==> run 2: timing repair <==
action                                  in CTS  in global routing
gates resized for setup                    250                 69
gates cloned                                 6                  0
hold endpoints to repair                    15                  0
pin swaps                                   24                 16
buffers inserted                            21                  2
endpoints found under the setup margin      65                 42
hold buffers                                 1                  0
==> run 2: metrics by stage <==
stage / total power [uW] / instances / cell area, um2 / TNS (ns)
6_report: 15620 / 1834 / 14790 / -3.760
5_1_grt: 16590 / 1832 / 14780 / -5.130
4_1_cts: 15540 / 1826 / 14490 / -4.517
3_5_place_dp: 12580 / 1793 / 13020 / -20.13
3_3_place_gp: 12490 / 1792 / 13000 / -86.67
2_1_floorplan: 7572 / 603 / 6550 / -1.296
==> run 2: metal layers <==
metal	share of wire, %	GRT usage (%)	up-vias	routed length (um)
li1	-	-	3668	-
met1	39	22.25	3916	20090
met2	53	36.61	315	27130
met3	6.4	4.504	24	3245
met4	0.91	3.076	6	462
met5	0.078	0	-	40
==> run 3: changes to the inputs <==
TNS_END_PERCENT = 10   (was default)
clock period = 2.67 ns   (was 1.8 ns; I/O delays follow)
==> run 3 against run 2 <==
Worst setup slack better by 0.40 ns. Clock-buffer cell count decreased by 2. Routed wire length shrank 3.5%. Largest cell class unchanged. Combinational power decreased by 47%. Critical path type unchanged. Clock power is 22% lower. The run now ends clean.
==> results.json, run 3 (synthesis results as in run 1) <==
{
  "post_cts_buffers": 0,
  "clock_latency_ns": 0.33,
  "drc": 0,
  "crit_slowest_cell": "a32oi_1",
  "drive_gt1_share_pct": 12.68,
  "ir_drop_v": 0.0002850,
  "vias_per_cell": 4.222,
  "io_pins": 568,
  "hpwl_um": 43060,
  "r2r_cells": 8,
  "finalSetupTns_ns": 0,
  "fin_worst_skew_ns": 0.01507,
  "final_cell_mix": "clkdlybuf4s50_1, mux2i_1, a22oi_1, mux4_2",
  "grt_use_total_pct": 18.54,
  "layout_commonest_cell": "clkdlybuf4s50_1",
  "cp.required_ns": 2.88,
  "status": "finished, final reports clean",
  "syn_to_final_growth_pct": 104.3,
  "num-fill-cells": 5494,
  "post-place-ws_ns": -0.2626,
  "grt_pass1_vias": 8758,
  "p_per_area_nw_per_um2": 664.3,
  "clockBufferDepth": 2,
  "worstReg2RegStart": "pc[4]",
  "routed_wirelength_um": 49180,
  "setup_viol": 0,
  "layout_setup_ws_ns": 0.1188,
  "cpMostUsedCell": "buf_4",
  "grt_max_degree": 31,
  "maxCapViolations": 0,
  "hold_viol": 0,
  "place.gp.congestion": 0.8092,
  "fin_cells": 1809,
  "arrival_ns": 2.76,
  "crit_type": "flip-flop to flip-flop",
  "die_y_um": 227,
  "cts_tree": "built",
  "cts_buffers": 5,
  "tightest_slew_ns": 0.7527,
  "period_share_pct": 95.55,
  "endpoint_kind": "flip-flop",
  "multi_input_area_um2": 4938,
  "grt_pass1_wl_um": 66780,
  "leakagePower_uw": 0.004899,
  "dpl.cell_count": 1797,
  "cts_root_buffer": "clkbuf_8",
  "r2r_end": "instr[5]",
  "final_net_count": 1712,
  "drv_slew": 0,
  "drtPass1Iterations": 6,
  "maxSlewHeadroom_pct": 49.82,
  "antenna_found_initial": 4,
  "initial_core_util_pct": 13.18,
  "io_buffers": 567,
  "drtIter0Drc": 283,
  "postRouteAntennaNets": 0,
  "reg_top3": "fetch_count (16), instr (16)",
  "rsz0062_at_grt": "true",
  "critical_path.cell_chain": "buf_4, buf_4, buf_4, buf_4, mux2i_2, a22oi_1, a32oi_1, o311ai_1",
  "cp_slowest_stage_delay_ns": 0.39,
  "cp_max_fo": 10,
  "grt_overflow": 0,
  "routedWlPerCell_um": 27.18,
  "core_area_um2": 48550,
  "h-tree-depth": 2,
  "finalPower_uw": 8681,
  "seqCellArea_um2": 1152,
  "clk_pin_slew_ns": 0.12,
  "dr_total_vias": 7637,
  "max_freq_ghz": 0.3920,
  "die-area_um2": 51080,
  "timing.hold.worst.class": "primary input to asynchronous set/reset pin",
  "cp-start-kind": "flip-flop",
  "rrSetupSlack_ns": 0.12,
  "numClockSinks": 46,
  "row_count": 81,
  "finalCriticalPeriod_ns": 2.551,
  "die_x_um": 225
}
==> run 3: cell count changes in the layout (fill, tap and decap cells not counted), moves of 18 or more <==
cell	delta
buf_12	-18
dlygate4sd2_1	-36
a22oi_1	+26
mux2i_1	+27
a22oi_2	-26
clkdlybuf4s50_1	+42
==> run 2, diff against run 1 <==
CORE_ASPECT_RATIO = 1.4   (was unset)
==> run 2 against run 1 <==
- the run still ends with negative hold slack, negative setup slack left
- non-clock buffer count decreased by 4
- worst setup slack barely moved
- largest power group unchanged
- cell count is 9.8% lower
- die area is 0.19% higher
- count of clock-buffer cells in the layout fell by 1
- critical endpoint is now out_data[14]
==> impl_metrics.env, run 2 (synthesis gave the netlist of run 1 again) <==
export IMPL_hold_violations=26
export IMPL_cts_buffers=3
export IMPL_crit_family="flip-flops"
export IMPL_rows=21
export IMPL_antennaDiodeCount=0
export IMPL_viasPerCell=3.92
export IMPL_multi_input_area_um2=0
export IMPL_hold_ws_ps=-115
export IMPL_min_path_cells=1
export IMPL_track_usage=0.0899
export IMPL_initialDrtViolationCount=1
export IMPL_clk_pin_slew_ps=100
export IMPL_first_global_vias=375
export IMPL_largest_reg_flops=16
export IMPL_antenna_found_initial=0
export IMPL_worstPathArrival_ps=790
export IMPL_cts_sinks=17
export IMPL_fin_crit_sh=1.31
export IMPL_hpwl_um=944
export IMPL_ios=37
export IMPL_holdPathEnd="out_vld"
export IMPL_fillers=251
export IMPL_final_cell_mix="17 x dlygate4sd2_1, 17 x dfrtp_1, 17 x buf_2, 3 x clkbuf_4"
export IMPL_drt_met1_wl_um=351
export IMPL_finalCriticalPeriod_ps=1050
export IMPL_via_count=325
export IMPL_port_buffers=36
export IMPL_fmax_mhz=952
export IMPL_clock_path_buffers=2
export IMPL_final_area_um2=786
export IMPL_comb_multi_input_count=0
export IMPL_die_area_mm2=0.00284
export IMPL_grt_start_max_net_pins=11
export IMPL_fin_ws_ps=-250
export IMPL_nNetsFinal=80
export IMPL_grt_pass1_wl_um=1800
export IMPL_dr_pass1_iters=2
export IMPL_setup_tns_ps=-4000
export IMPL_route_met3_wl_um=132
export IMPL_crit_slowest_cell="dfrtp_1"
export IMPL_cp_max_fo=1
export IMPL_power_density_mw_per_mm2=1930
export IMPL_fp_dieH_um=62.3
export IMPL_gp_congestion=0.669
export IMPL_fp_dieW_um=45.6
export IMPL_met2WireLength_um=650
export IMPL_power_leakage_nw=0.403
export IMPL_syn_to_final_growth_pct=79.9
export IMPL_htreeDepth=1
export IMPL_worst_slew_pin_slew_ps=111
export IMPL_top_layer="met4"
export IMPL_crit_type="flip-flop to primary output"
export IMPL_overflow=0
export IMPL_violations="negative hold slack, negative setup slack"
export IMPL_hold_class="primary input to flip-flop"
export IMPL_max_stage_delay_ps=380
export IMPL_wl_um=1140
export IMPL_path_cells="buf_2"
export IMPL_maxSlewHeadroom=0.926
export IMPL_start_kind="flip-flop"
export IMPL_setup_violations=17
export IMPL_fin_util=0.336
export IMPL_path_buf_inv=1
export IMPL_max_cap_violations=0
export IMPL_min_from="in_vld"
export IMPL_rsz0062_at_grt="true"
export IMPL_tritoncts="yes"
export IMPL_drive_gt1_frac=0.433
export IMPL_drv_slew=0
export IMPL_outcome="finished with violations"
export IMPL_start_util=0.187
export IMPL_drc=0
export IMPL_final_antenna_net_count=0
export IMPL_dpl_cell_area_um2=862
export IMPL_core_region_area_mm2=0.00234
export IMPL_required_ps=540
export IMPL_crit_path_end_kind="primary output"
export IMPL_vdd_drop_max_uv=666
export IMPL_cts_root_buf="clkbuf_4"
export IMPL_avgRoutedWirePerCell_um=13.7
## src/rtl/lap_recorder.sv

```systemverilog
// Split-time capture and display sequencer: freezes the display on split, buffers laps, replays them on recall.
// Optional overwrite-oldest ring behaviour when full is enabled by defining LAP_RING_EN.
module lap_recorder #(
  parameter int unsigned TIME_W = 16,
  parameter int unsigned IDX_W  = 2
) (
  input  logic              clk,
  input  logic              reset,
  input  logic              init_regs,
  input  logic              count_enabled,
  input  logic              split,
  input  logic              recall,
  input  logic [TIME_W-1:0] time_in,
  output logic [TIME_W-1:0] disp_time,
  output logic [IDX_W-1:0]  lap_idx,
  output logic [IDX_W:0]    lap_count,
  output logic              frozen,
  output logic              recalling,
  output logic              overflow
);

  localparam int unsigned DEPTH = 2 ** IDX_W;
  localparam int unsigned CNT_W = IDX_W + 1;

  typedef enum logic [1:0] {
    LIVE   = 2'd0,
    FROZEN = 2'd1,
    RECALL = 2'd2
  } state_t;

  state_t             state, state_nxt;
  logic [TIME_W-1:0]  lap_mem [DEPTH];
  logic [TIME_W-1:0]  hold, hold_nxt, disp_nxt;
  logic [IDX_W-1:0]   wr_ptr, wr_ptr_nxt, oldest, rd_ptr, idx_nxt;
  logic [CNT_W-1:0]   count_nxt;
  logic               ovf_nxt, mem_we, full, capture, can_recall;

  assign full       = (lap_count == CNT_W'(DEPTH));
  assign capture    = split && count_enabled;
  assign can_recall = recall && !count_enabled && (lap_count != '0);
  assign rd_ptr     = oldest + lap_idx;

`ifdef LAP_RING_EN
  logic [IDX_W-1:0] oldest_nxt;

  // Oldest pointer advances when a full buffer is overwritten
  always_ff @(posedge clk or negedge reset) begin
    if (!reset) oldest <= '0;
    else        oldest <= oldest_nxt;
  end
`else
  assign oldest = '0;
`endif

  // Next-state and datapath decode
  always_comb begin
    state_nxt  = state;
    disp_nxt   = disp_time;
    idx_nxt    = lap_idx;
    count_nxt  = lap_count;
    ovf_nxt    = overflow;
    hold_nxt   = hold;
    wr_ptr_nxt = wr_ptr;
    mem_we     = 1'b0;
`ifdef LAP_RING_EN
    oldest_nxt = oldest;
`endif
    if (init_regs) begin
      state_nxt  = LIVE;
      disp_nxt   = time_in;
      idx_nxt    = '0;
      count_nxt  = '0;
      ovf_nxt    = 1'b0;
      wr_ptr_nxt = '0;
`ifdef LAP_RING_EN
      oldest_nxt = '0;
`endif
    end else begin
      case (state)
        LIVE: begin
          disp_nxt = time_in;
          if (capture) begin
            state_nxt = FROZEN;
            hold_nxt  = time_in;
            if (!full) begin
              mem_we     = 1'b1;
              wr_ptr_nxt = wr_ptr + IDX_W'(1);
              count_nxt  = lap_count + CNT_W'(1);
            end else begin
              ovf_nxt = 1'b1;
`ifdef LAP_RING_EN
              // Full ring: write pointer equals oldest, so this overwrites the oldest lap
              mem_we     = 1'b1;
              wr_ptr_nxt = wr_ptr + IDX_W'(1);
              oldest_nxt = oldest + IDX_W'(1);
`endif
            end
          end else if (can_recall) begin
            state_nxt = RECALL;
            idx_nxt   = '0;
          end
        end
        FROZEN: begin
          disp_nxt = hold;
          if (capture) begin
            state_nxt = LIVE;
          end else if (can_recall) begin
            state_nxt = RECALL;
            idx_nxt   = '0;
          end
        end
        RECALL: begin
          disp_nxt = lap_mem[rd_ptr];
          if (count_enabled) begin
            state_nxt = LIVE;
            idx_nxt   = '0;
          end else if (recall) begin
            if ((CNT_W'(lap_idx) + CNT_W'(1)) < lap_count) begin
              idx_nxt = lap_idx + IDX_W'(1);
            end else begin
              state_nxt = LIVE;
              idx_nxt   = '0;
            end
          end
        end
        default: begin
          state_nxt = LIVE;
          idx_nxt   = '0;
        end
      endcase
    end
  end

  // State and output registers
  always_ff @(posedge clk or negedge reset) begin
    if (!reset) begin
      state     <= LIVE;
      disp_time <= '0;
      lap_idx   <= '0;
      lap_count <= '0;
      overflow  <= 1'b0;
      hold      <= '0;
      wr_ptr    <= '0;
      frozen    <= 1'b0;
      recalling <= 1'b0;
    end else begin
      state     <= state_nxt;
      disp_time <= disp_nxt;
      lap_idx   <= idx_nxt;
      lap_count <= count_nxt;
      overflow  <= ovf_nxt;
      hold      <= hold_nxt;
      wr_ptr    <= wr_ptr_nxt;
      frozen    <= (state_nxt == FROZEN);
      recalling <= (state_nxt == RECALL);
    end
  end

  // Lap storage needs no reset; entries are only read after being written
  always_ff @(posedge clk) begin
    if (mem_we) lap_mem[wr_ptr] <= time_in;
  end

endmodule

```

## config.mk

```make
export PLATFORM = sky130hd
export DESIGN_NAME = lap_recorder
export DESIGN_NICKNAME = d
export VERILOG_FILES = /design/src/rtl/lap_recorder.sv
export SDC_FILE = /design/constraint.sdc
export NUM_CORES = 1
export LEC_CHECK = 0
export ABC_CLOCK_PERIOD_IN_PS = 4800
export CORE_MARGIN = 2
export CORE_UTILIZATION = 25
export DETAILED_ROUTE_END_ITERATION = 8
export SETUP_SLACK_MARGIN = 0.1
export SYNTH_ARGS = -nofsm -noshare
export SYNTH_HDL_FRONTEND = slang
export SYNTH_SLANG_ARGS = --single-unit
export TNS_END_PERCENT = 100
```

## constraint.sdc

```tcl
create_clock -name clk -period 4.8 [get_ports clk]
set_input_delay 0.72 -clock clk [delete_from_list [all_inputs] [get_ports clk]]
set_output_delay 0.72 -clock clk [all_outputs]
set_load 0.03 [all_outputs]
```

==> metrics <==
Max FO, Critical Path=17; CTS Hold Bufs=0; total CTS buffers=9; reg2reg path depth=7; drt first pass iters=4; Hold WC Path Type=flip-flop to flip-flop; row cnt=50; # diodes=0; GRT overflow=0; Post-route DRC=0; worst setup path class=input port to flip-flop; Max Slew Vio Count=0; GRT Total Usage=10.77%; Syn Inst Count=298; first-pass GRT wire length=between 15,000 and 20,000 um; pwr dens=370.8 nW/um^2; met2 wire len=roughly 5000 um; Post-synth ARST share=40.74%; max_slew headroom=23.71%; number of fill cells in the layout=approximately 1,900; synthesized net count=333; Clock Latency Late Sink=340 ps; full die area=20,090 um^2; Hold Crit Endpoint=hold[2]$_DFFE_PN0P_; total negative setup slack=0 ps; Final nets=approximately 380; Max Cap Violations=0; DP Area=5378 um^2; leakage power=0.002056 uW; minimum hold slack=around 510 ps; GPL Wtd Cong=0.7844; mean post-synth cell area=15.92 um^2; R2R Path Start=state[1]$_DFF_PN0_; largest net degree at the start of global routing=45; CORE AREA=18,640 um^2; share of layout cells above drive strength 1=22.32%; Hold Path Origin=hold[2]$_DFFE_PN0P_; hold depth=1; Fmax=roughly 330 MHz; Worst Setup End Kind=flip-flop; Die Height=141.7 um; area grow syn2layout=19.55%; flip-flop and latch count after synthesis=108; status=completed; Setup Buffers After CTS=0; CTS resizes=0; Multi-input gate area=1556 um^2; worst path required time=4760 ps; Die W=141.7 um; worst r2r dst=lap_mem[2][3]$_DFFE_PP_; antenna violations before repair=0; H-tree levels=3; Seq. cell area=~3000 um^2; port bufs=45; Worst-path clk slew=about 70 ps; remaining antenna violation count after routing=0; Post-Route Skew=approximately 8.7 ps; Worst Tran Pin Value=1144 ps; Via density=4.722; RSZ-0062 raised after global routing=false; CTS Root Cell=clkbuf_16; sequential share of the synthesized area=63.73%; Avg WL per Cell=17.53 um; vias in the first global route=between 2,000 and 3,000; hpwl dp=6498 um; final worst-path cycle share=62.26%; CTS sink count=approximately 110; Post-synth EDFFs=64; DR WL met3=around 560 um; vias=about 2,700; final setup vio count=0; design area=between 5000 and 6000 um^2; CP Data Arrival Time=2950 ps; Peak VDD IR=226.3 uV; final number of hold-violating endpoints=0; max layer used=met4; initial core utilization=25.44%; FF-to-FF setup slack=1920 ps; Clock Tree Buf Depth=2; Mapped Area=around 4700 um^2; io pins=46; CTS tree=yes; total wire length=10,150 um; initial DRC count=206; Tmin final=around 3000 ps; Met1 Routed Length=4508 um; Main synth FF type=edfxtp_1; kind of start point of the critical path=input port; number of unique standard cell types used by synthesis=43; Synth warnings=0
-- registers in the layout, summed over array words and instances, names as in the netlist --
signal	flops
disp_time	16
frozen	1
hold	16
lap_count	3
lap_idx	2
lap_mem	64
overflow	1
recalling	1
state	2
wr_ptr	2
-- logic make-up (layout without fill, tap and decap cells) --
group	after synthesis	in the layout	share of synthesized area, %
AO/OA/AOI/OAI	32	32	6.753
XOR/XNOR	2	2	0.3694
adder cells (fa/ha/maj)	13	13	3.429
buffers and inverters	26	73	3.455
flip-flops	108	108	63.73
multiplexers	34	34	11.87
AND/OR/NAND/NOR	83	83	10.39
-- stage by stage --
| step | util [%] | instances | worst slack [ps] | power, uW |
|---|---|---|---|---|
| 6_report | 30.42 | 579 | 1811 | 2103 |
| 5_1_grt | 30.42 | 579 | 1691 | 2198 |
| 4_1_cts | 30.42 | 579 | 1786 | 2130 |
| 3_5_place_dp | 28.85 | 563 | 1410 | 1394 |
| 3_3_place_gp | 28.85 | 563 | 1593 | 1385 |
| 2_1_floorplan | - | 298 | 2383 | 1278 |
-- worst max-delay path, stage by stage --
cell and delay [ps]:
clkdlybuf4s50_1 560, and3_1 340, nand2b_1 80, buf_4 230
a21oi_1 270, and2_1 740
-- per-layer routing --
metal	vias to the layer above	global-route usage, %
li1	1228	-
met1	1420	13.74
met2	79	17.99
met3	7	3.577
met4	0	2.158
met5	-	0
-- Yosys cell counts, drive strengths merged (2+ instances only) --
master | n | share of area (%)
xnor2 | 2 | 0.37
ha | 13 | 3.4
and3 | 2 | 0.26
a21oi | 5 | 0.53
dfrtp | 44 | 23
nor2b | 2 | 0.26
a221oi | 16 | 4.3
nor3 | 34 | 4.6
edfxtp | 64 | 41
nor2 | 24 | 1.9
clkbuf | 5 | 0.42
mux2 | 18 | 4.3
nand2b | 3 | 0.40
mux4 | 16 | 7.6
nand2 | 6 | 0.82
nand3 | 2 | 0.21
buf | 13 | 2.4
and2 | 5 | 0.66
inv | 8 | 0.63
-- report_power, final --
group	leakage, uW	internal [uW]	switching [uW]	total, uW
registers	0.00112	1050	37.6	1090
clock network	0.000146	406	327	733
logic	0.000793	121	159	280
total	0.00206	1580	524	2100
-- worst max path at each step --
stage,startpoint,endpoint,cells after the start
6_report,count_enabled,lap_mem[2][3]$_DFFE_PP_,6
5_1_grt,count_enabled,lap_mem[3][9]$_DFFE_PP_,6
4_1_cts,init_regs,lap_mem[2][9]$_DFFE_PP_,5
3_5_place_dp,init_regs,lap_mem[2][7]$_DFFE_PP_,5
3_3_place_gp,init_regs,lap_mem[2][7]$_DFFE_PP_,5
2_1_floorplan,state[1]$_DFF_PN0_,lap_mem[0][0]$_DFFE_PP_,9
-- cells in the final DEF, fill, tap and decap left out, drive strengths merged, types with 2 or more instances in the layout --
cell type	n
clkdlybuf4s50	44
nor2b	2
dfrtp	44
a21oi	5
clkbuf	10
inv	9
nand3	2
mux2	18
and2	5
nand2	6
a221oi	16
buf	5
ha	13
nor3	34
nor2	24
clkinv	4
mux4	16
edfxtp	64
nand2b	3
and3	2
xnor2	2
-- final cells by class --
cell class | count | share of cell area (%)
inverter | 8 | 0.5296
clock inverter | 6 | 1.125
timing repair buffer | 49 | 8.385
multi-input combinational | 164 | 27.45
clock buffer | 10 | 4.038
sequential | 108 | 53.31
tap | 234 | 5.163
(Power assumes the default switching activity.)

---+---

■ Task requirements:
Whenever a line in the listing above includes the word "finished", return that line.

■ Response for this exercise:
  "status": "finished, final reports clean",
export IMPL_outcome="finished with violations"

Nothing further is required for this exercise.